(Stored data entries)
════════

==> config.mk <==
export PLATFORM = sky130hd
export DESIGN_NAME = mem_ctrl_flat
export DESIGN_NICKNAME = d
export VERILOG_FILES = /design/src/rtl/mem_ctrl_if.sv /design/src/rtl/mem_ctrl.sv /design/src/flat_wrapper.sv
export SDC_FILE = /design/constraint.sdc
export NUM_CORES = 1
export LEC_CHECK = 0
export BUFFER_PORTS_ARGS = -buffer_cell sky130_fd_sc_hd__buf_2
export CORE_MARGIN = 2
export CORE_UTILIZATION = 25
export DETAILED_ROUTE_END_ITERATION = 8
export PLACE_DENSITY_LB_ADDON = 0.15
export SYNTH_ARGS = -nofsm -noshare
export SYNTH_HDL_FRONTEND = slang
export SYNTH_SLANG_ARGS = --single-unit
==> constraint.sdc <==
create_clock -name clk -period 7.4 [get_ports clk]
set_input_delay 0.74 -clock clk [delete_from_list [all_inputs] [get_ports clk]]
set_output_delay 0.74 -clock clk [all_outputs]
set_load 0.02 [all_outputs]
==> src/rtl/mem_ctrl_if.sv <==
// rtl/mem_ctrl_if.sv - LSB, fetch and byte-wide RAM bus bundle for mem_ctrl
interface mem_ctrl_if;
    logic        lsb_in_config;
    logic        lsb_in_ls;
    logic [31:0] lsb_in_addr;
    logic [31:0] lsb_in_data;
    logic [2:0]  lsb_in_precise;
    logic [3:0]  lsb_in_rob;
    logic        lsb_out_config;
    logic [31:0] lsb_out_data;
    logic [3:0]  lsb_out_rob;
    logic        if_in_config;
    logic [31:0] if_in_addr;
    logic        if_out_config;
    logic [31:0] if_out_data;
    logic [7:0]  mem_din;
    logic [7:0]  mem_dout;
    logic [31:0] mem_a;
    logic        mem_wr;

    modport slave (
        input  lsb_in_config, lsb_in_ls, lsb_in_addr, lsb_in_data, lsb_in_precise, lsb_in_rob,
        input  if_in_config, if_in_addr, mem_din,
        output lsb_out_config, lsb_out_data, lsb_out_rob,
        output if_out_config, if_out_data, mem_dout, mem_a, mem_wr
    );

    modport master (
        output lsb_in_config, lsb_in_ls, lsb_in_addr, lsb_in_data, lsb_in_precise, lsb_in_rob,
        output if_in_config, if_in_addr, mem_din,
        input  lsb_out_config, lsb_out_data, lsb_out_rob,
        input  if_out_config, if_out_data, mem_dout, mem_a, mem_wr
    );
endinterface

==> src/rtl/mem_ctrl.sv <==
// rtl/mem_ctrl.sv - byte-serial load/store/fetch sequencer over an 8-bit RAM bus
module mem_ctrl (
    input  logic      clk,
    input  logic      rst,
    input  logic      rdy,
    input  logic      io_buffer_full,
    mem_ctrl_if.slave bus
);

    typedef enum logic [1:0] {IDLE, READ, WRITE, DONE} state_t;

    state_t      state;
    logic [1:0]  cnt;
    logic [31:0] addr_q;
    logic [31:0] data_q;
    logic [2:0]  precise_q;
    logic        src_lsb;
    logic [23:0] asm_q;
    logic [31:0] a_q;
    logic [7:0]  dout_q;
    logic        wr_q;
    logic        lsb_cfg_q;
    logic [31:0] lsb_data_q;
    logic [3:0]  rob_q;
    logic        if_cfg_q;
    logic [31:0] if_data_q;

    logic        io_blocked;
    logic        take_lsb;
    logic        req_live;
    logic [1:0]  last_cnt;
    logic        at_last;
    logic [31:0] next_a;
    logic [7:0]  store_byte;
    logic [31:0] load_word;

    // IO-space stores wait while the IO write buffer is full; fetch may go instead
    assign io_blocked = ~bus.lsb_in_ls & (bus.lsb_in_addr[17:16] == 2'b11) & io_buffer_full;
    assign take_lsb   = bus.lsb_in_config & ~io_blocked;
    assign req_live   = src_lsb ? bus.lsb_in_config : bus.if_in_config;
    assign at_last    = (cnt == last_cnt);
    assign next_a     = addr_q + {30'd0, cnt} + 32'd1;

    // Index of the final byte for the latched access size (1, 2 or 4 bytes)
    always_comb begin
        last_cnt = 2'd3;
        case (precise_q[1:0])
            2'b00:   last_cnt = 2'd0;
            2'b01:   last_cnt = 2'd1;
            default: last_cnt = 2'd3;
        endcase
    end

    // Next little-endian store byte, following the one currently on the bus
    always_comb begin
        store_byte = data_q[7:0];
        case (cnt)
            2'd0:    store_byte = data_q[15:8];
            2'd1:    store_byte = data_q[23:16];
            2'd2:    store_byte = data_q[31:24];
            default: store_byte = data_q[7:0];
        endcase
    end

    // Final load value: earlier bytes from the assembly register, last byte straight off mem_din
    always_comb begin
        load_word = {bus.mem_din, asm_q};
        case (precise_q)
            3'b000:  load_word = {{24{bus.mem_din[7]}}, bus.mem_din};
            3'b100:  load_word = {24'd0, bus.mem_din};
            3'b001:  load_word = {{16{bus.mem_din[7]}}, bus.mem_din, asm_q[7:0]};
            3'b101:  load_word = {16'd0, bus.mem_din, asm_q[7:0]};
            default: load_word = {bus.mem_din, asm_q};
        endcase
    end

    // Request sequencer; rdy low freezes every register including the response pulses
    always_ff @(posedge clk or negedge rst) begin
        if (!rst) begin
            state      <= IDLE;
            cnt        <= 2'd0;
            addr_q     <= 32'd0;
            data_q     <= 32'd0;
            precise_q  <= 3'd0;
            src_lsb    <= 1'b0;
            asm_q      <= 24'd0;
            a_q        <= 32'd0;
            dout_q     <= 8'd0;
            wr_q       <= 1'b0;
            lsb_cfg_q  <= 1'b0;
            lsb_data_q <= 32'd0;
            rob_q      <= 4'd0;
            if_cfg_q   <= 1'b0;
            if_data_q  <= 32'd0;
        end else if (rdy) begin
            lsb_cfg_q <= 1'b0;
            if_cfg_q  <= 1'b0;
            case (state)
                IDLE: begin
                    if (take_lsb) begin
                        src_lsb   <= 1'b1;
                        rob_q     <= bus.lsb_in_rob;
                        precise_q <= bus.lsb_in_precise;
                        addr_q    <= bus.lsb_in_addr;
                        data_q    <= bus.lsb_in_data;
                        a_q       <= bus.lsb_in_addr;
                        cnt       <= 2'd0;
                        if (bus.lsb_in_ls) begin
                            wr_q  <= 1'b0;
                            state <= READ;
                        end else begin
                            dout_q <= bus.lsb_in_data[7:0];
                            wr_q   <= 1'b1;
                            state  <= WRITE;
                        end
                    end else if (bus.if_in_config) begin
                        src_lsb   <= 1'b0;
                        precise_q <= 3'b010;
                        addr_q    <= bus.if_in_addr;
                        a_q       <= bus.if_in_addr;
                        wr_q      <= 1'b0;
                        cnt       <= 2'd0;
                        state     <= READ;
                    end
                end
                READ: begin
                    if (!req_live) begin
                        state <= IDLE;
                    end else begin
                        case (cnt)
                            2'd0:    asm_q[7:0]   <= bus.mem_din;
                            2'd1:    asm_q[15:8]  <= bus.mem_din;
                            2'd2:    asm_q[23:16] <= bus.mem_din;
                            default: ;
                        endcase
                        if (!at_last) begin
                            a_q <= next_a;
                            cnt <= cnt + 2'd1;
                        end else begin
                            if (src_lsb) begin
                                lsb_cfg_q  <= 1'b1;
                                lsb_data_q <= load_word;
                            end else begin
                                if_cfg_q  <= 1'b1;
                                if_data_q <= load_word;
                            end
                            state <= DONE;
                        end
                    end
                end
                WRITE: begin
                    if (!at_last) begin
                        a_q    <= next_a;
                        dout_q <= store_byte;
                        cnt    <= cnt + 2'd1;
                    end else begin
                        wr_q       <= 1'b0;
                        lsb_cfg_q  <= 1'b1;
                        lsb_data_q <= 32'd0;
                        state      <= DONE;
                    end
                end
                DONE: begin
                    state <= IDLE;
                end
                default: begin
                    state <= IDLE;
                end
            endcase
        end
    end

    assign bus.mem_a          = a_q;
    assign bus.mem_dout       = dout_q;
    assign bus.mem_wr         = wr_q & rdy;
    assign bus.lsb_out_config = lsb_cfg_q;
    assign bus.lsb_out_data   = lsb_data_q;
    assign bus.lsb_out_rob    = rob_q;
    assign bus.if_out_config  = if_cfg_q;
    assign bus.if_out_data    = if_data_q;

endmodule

════════

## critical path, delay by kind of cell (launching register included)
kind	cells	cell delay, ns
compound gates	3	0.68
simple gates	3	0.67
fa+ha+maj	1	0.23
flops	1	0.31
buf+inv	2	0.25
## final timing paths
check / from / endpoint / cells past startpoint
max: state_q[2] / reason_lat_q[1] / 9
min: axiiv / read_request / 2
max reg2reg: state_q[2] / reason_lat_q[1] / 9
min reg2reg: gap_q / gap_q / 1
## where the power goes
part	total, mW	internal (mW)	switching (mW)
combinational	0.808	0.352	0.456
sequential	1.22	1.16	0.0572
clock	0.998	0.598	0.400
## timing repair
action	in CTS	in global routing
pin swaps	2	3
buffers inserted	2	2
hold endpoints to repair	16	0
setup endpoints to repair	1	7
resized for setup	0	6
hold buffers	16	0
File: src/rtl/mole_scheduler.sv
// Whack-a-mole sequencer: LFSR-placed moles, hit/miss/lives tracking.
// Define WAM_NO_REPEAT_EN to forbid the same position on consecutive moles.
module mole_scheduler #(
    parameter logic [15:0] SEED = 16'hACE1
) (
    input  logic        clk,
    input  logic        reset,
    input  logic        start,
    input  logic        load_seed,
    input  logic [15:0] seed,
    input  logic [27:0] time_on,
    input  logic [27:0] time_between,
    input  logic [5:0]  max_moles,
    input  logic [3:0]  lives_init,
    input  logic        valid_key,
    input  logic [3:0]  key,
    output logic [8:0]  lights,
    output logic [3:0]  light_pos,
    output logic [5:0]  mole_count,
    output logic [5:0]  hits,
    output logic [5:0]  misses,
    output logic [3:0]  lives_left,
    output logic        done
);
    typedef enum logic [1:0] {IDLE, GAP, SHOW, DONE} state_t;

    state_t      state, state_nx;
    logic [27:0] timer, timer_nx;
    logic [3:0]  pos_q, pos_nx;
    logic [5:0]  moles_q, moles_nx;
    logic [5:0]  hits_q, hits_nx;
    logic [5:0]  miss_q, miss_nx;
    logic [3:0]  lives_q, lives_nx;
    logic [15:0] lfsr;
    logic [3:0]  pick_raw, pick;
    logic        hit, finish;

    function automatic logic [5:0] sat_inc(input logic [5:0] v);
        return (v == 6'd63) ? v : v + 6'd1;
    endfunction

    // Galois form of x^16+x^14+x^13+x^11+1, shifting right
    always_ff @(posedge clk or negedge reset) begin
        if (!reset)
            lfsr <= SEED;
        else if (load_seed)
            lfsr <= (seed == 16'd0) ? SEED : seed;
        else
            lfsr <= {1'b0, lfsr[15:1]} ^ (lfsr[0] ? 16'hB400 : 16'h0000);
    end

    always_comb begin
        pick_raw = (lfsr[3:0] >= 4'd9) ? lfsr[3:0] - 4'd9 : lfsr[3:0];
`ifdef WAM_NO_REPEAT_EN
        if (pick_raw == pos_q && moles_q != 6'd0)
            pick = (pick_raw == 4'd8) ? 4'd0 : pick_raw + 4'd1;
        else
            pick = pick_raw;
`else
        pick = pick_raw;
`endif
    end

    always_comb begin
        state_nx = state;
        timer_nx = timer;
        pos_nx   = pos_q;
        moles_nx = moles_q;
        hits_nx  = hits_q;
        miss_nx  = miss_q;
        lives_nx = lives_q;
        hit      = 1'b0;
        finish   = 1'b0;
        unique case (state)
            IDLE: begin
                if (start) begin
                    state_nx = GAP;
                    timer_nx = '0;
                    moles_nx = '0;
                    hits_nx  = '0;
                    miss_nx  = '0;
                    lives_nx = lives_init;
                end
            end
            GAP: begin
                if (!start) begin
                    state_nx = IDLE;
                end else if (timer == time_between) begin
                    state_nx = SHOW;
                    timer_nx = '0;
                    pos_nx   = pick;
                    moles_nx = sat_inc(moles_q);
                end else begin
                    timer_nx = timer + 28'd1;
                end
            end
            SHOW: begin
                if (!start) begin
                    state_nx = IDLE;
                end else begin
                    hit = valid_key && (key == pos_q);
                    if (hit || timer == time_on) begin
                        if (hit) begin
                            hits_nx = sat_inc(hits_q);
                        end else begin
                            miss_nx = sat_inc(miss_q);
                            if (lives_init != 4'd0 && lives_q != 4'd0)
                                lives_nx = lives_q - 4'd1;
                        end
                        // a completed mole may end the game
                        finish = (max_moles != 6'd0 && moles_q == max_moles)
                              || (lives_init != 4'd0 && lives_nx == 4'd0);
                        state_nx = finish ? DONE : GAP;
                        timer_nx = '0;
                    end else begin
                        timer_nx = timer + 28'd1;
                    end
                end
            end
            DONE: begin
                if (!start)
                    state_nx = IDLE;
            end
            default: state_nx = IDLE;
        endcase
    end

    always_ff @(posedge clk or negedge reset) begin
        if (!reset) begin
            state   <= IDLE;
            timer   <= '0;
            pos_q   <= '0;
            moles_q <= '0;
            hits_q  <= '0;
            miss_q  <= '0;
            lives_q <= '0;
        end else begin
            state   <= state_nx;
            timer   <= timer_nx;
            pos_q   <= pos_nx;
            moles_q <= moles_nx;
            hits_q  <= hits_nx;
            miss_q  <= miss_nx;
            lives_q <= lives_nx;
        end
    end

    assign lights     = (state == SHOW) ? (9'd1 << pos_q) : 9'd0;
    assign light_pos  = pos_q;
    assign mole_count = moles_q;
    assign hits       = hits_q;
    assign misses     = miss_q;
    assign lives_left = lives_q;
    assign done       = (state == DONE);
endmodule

════════

■ **Your goal**
If a line in the entries above holds "setup", include it in the count; report nothing but the resulting number.

■ **Result for this task**
2